What is needed:
Could you reproduce the lines below from the one with "output logic [bb_pkg::CNT_W-1:0]" through the one with "cq_push = take;"? Keep both ends and add nothing.

Saved entries

<file path="src/bb_pkg.sv">
// ----------------------------------------------------------------------------
// Box blur package
// Shared types and constants for the 3x3 box-mean filter core.
// ----------------------------------------------------------------------------
`timescale 1ns / 1ps
`default_nettype none

package bb_pkg;

   // Fixed widths of the frame counters and of the neighbourhood sums.
   localparam int CNT_W        = 24;
   localparam int ROW_W        = CNT_W - 1;
   localparam int SUM_W        = 12;
   localparam int WIDTH_REG_W  = 12;
   localparam int HEIGHT_REG_W = 13;
   localparam int CSR_DATA_W   = 13;

   localparam int RESET_WIDTH  = 640;
   localparam int RESET_HEIGHT = 480;

   // Depths of the command queue and of the result queue.
   localparam int CQ_DEPTH = 4;
   localparam int OQ_DEPTH = 4;

   typedef enum logic {
      CMD_PIXEL = 1'b0,
      CMD_DRAIN = 1'b1
   } cmd_code_type;

   typedef enum logic {
      REG_IMAGE_WIDTH  = 1'b0,
      REG_IMAGE_HEIGHT = 1'b1
   } csr_index_type;

   typedef struct packed {
      logic [7:0] alpha;
      logic [7:0] blue;
      logic [7:0] green;
      logic [7:0] red;
   } pixel_type;

   typedef struct packed {
      cmd_code_type cmd;
      logic [7:0]   red_in;
      logic [7:0]   green_in;
      logic [7:0]   blue_in;
      logic [7:0]   alpha_in;
   } req_type;

   typedef struct packed {
      logic [7:0] red_out;
      logic [7:0] green_out;
      logic [7:0] blue_out;
      logic [7:0] alpha_out;
      logic       frame_last;
   } rsp_type;

   // One classified item handed from the front end to the filter pipeline.
   typedef struct packed {
      pixel_type pixel;
      logic      emit;
      logic      top_edge;
      logic      bottom_edge;
      logic      left_edge;
      logic      right_edge;
      logic      last;
   } cmd_type;

endpackage

`default_nettype wire

</file>
<file path="src/bb_front.sv">
// ----------------------------------------------------------------------------
// Box blur front end
// Accepts beats, drops drains inside the frame, tracks frame position and
// tags each kept beat with its output position before queueing it.
// ----------------------------------------------------------------------------
`timescale 1ns / 1ps
`default_nettype none

module bb_front #(
   parameter int MAX_WIDTH  = 2048,
   parameter int MAX_HEIGHT = 4096
) (
   input  wire logic                                  clock,
   input  wire logic                                  reset,
   input  wire logic                                  req_push,
   input  wire bb_pkg::req_type                       req_data,
   output logic                                       req_full,
   input  wire logic                                  cq_full,
   output logic                                       cq_push,
   output bb_pkg::cmd_type                            cq_data,
   input  wire logic [$clog2(MAX_WIDTH+1)-1:0]        img_w,
   input  wire logic [$clog2(MAX_HEIGHT+1)-1:0]       img_h,
   input  wire logic [$clog2(MAX_WIDTH+1)+$clog2(MAX_HEIGHT+1)-1:0] img_total,
   input  wire logic                                  recalc_busy,
   input  wire logic                                  pos_load,
   input  wire logic [$clog2(MAX_WIDTH)-1:0]          pos_col,
   input  wire logic [bb_pkg::ROW_W-1:0]              pos_row,
   output logic [bb_pkg::CNT_W-1:0]                   emitted
);

   import bb_pkg::*;

   localparam int CW = $clog2(MAX_WIDTH);

   logic [CNT_W-1:0] seen_ff, seen_in;
   logic [CNT_W-1:0] emitted_ff, emitted_in;
   logic [CW-1:0]    ocol_ff, ocol_in;
   logic [ROW_W-1:0] orow_ff, orow_in;
   logic             accept;
   logic             in_frame;
   logic             take;
   logic             emit;
   logic             last;

   assign emitted = emitted_ff;

   always_comb begin
      req_full = cq_full || recalc_busy;
      accept   = req_push && !req_full;
      in_frame = 32'(seen_ff) < 32'(img_total);
      take     = accept && !(in_frame && (req_data.cmd == CMD_DRAIN));
      emit     = 32'(seen_ff) >= (32'(img_w) + 32'd1);
      last     = (32'(emitted_ff) + 32'd1) >= 32'(img_total);

      cq_push = take;
      // Past the frame's last pixel every beat counts as a drain with no data.
      if (in_frame) begin
         cq_data.pixel.red   = req_data.red_in;
         cq_data.pixel.green = req_data.green_in;
         cq_data.pixel.blue  = req_data.blue_in;
         cq_data.pixel.alpha = req_data.alpha_in;
      end else begin
         cq_data.pixel = '0;
      end
      cq_data.emit        = emit;
      cq_data.top_edge    = (orow_ff == '0);
      cq_data.bottom_edge = 32'(orow_ff) >= (32'(img_h) - 32'd1);
      cq_data.left_edge   = (ocol_ff == '0);
      cq_data.right_edge  = (32'(ocol_ff) + 32'd1) >= 32'(img_w);
      cq_data.last        = last;

      seen_in    = seen_ff;
      emitted_in = emitted_ff;
      ocol_in    = ocol_ff;
      orow_in    = orow_ff;
      if (pos_load) begin
         ocol_in = pos_col;
         orow_in = pos_row;
      end
      if (take) begin
         seen_in = seen_ff + 1'b1;
         if (emit) begin
            if (last) begin
               seen_in    = '0;
               emitted_in = '0;
               ocol_in    = '0;
               orow_in    = '0;
            end else begin
               emitted_in = emitted_ff + 1'b1;
               if ((32'(ocol_ff) + 32'd1) >= 32'(img_w)) begin
                  ocol_in = '0;
                  orow_in = orow_ff + 1'b1;
               end else begin
                  ocol_in = ocol_ff + 1'b1;
               end
            end
         end
      end
   end

   always_ff @(posedge clock) begin
      if (reset) begin
         seen_ff    <= '0;
         emitted_ff <= '0;
         ocol_ff    <= '0;
         orow_ff    <= '0;
      end else begin
         seen_ff    <= seen_in;
         emitted_ff <= emitted_in;
         ocol_ff    <= ocol_in;
         orow_ff    <= orow_in;
      end
   end

endmodule

`default_nettype wire

</file>
<file path="config.mk">
export PLATFORM = sky130hd
export DESIGN_NAME = bb_front
export DESIGN_NICKNAME = d
export VERILOG_FILES = /design/src/bb_pkg.sv /design/src/bb_front.sv
export SDC_FILE = /design/constraint.sdc
export NUM_CORES = 1
export LEC_CHECK = 0
export ABC_AREA = 1
export BUFFER_PORTS_ARGS = -buffer_cell sky130_fd_sc_hd__buf_2
export CORE_MARGIN = 5
export CORE_UTILIZATION = 52
export CTS_CLUSTER_SIZE = 24
export DETAILED_ROUTE_END_ITERATION = 8
export PLACE_DENSITY = 0.84
export SLEW_MARGIN = 20
export SYNTH_ARGS = -nofsm -noshare
export SYNTH_HDL_FRONTEND = slang
export SYNTH_SLANG_ARGS = --single-unit
</file>
<file path="constraint.sdc">
create_clock -name clock -period 2.84 [get_ports clock]
set_input_delay 0.284 -clock clock [delete_from_list [all_inputs] [get_ports clock]]
set_output_delay 0.284 -clock clock [all_outputs]
set_load 0.02 [all_outputs]
</file>
==> impl_metrics.toml <==
[run_status]
status = "finished with violations"
violations = "negative setup slack"

[clock_tree]
postCtsHoldBufs = 0
clk_latency_ns = 0.37
clock_sinks = 82
htree_levels = 3
clkTransAtPathRegs_ns = 0.08
numCtsBuffers = 9
cts_tree = "done"
cts_buffer_depth = 2
cts_root_buf = "clkbuf_16"

[placement]
dp_hpwl_um = 23330
dp.cells = 2098
pre_cts_ws_ns = -0.3727
place.gp.congestion = 0.9985
io_buffer_count = 186

[worst_hold_path]
hold_path.class = "input pin to flop"

[detailed_routing]
drt_iter0_markers = 954
dr_total_vias = 11513
final_antenna_net_count = 0
dr.pass1.iters = 5
route.detailed.drc = 0
wl_um = 32990
wire_per_inst_um = 15.31
via_per_inst = 5.345

[sta]
finalHoldViolations = 0
finalCriticalPeriod_ns = 3.243
rsz0062_at_grt = "yes"
setup_tns_ns = -17.68
fin_crit_sh_pct = 114.2
setup_viol = 82
worst_pin_slew_ns = 0.6508
slew_violations = 0
setup_ws_ns = -0.4026
clock_skew_ns = 0.01265
slew-limit-headroom_pct = 56.61
max_clock_freq_mhz = 308.4
holdWs_ns = 0.2501

[floorplanning]
die_h_um = 144.0
dieArea_um2 = 20730
core-area_um2 = 17840
rows = 49
pin_count = 187
die_x_um = 144.0
initial_core_util_pct = 52.31

[global_routing]
grt_overflow_total = 0
grt_max_degree = 58
grt_pass1_wl_um = 50240
antenna_found_initial = 0
grt_pass1_vias = 10843
grt_usage_pct = 29.55

[finish]
nFillCells = 1426
fin_nets = 2145
syn2layout_area_growth_pct = 35.66
drive_gt1_share_pct = 26.87
fin_cells = 2154

[synth]
synth_flop_cell = "dfxtp_1"
synth.distinct_cells = 36
synth.cell_area_um2 = 9333
synth_cells = 1619
async_reset_ff_share_pct = 0
synth_seq_cells = 82
yosys-top-cells-count = "nand2_1, nor2_1, inv_1, ha_1, dfxtp_1"
netlist.area_leader.share_pct = 17.59
synth_edf_count = 0
seq_area_frac_synth_pct = 17.59
synth_fp_nets = 1845
synth.most_common_cell = "nand2_1"
syn-mean-instance-area_um2 = 5.764
yosys.area.top_type = "dfxtp_1"
ys_warn_count = 0
synth.area.top_cells = "dfxtp_1, nand2_1, ha_1"

[setup_path]
cp_slowest_cell = "dfxtp_2"
path_class = "flop to flop"
cp.arrival_ns = 3.50
cpMostUsedCell = "inv_1"
cp-start-kind = "flop"
critPathMaxStageDelay_ns = 0.33
endpoint_kind = "flop"
crit_fanout = 5
crit_chain = "inv_1, nor3_4, nand2_2, inv_1, nand2_1, xor2_1, inv_1, ha_1, nand4_1, nor2_1, nand4_1, nand3_2, buf_6, buf_4, nand2_2, nor2_2, buf_4, nor2_1, nand2_1, inv_1"
required_ns = 3.10

[power]
p_leak_nw = 7.057
power_mw = 3.287
peakVddDrop_v = 0.0003094
power_density_nw_per_um2 = 259.6

[run]
maxCapViolCount = 0
cell type report:
type | instances | area [um2] | share of cell area, %
diodes | 1 | 2.502 | 0.01976
clock buffers | 9 | 225.2 | 1.779
clock inverters | 7 | 76.32 | 0.6028
inverters | 300 | 1145 | 9.042
multi-input cells | 1192 | 7051 | 55.69
flip-flops and latches | 82 | 1674 | 13.22
well taps | 229 | 286.5 | 2.263
repair buffers | 334 | 2201 | 17.38
registers in the layout, summed over array words and instances (netlist names):
signal,cells
ocol_ff,11
orow_ff,23
seen_ff,24
emitted,24
metrics by stage:
stage          utilization [%]  cell area (um2)
6_report                 70.97            12660
5_1_grt                  70.95            12660
3_5_place_dp             63.00            11240
4_1_cts                  67.70            12080
3_3_place_gp             63.00            11240
2_1_floorplan                -             9428
kinds of logic (layout without fill, tap and decap cells):
logic type,after synthesis,count (layout),share of synthesized area (%)
AND/OR/NAND/NOR,864,864,37.71
buffers and inverters,345,650,14.77
AO/OA/AOI/OAI,143,143,8.258
adder cells (fa/ha/maj),103,103,13.81
flip-flops,82,82,17.59
XOR/XNOR,70,70,6.569
multiplexers,12,12,1.287
other,0,1,0
routing by layer:
layer / share of wire [%] / GRT usage, %
met3: 7.9 / 4.894
met4: 3.5 / 10.41
met1: 39 / 36.07
met5: 0 / 0
met2: 49 / 52.38
critical path, delay by kind of cell, from the launching register on:
kind	cells	cell delay (ns)
flip-flops	1	0.33
AND/OR/NAND/NOR	11	1.38
XOR/XNOR	1	0.28
buffers and inverters	7	0.85
adder cells (fa/ha/maj)	1	0.31
path summary, 6_finish.rpt:
path | startpoint | endpoint | cells past startpoint | slack [ns]
worst min-delay path | pos_row[1] | orow_ff[1] | 5 | 0.25
worst max register to register | emitted[6] | emitted[0] | 20 | -0.40
worst min register to register | seen_ff[23] | seen_ff[23] | 2 | 0.52
worst max-delay path | emitted[6] | emitted[0] | 20 | -0.40
where the power goes:
group | total [mW] | internal, mW | switching [mW]
Combinational | 0.779 | 0.325 | 0.454
Clock | 1.27 | 0.689 | 0.585
Sequential | 1.23 | 1.18 | 0.0574
cell usage in the layout (no fill, tap or decap), drive strengths merged:
cell type  Yosys  final
dfxtp         82     82
o31ai          1      1
and2           1      1
inv          299    300
clkbuf        17      9
nor3          24     24
nand4         32     32
or2            1      1
xor2          63     63
a21o           6      6
nor2         332    332
o21bai         7      7
buf           28    334
nor4           7      7
mux2i         12     12
diode          0      1
a21oi         82     82
nand3         71     71
xnor2          7      7
o2111ai        1      1
clkinvlp       0      3
ha           103    103
o21ai         44     44
nand3b         4      4
bufinv         0      1
clkinv         1      3
o21a           2      2
nand2        392    392
what timing repair did:
item                       in CTS  in global routing
setup endpoints to repair      84                 87
cloned                          2                  0
gates resized for setup        87                122
setup buffers                  26                 17
pin swaps                      30                 94
Power figures use the tool's default switching activity.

Answer section:
   output logic [bb_pkg::CNT_W-1:0]                   emitted
);

   import bb_pkg::*;

   localparam int CW = $clog2(MAX_WIDTH);

   logic [CNT_W-1:0] seen_ff, seen_in;
   logic [CNT_W-1:0] emitted_ff, emitted_in;
   logic [CW-1:0]    ocol_ff, ocol_in;
   logic [ROW_W-1:0] orow_ff, orow_in;
   logic             accept;
   logic             in_frame;
   logic             take;
   logic             emit;
   logic             last;

   assign emitted = emitted_ff;

   always_comb begin
      req_full = cq_full || recalc_busy;
      accept   = req_push && !req_full;
      in_frame = 32'(seen_ff) < 32'(img_total);
      take     = accept && !(in_frame && (req_data.cmd == CMD_DRAIN));
      emit     = 32'(seen_ff) >= (32'(img_w) + 32'd1);
      last     = (32'(emitted_ff) + 32'd1) >= 32'(img_total);

      cq_push = take;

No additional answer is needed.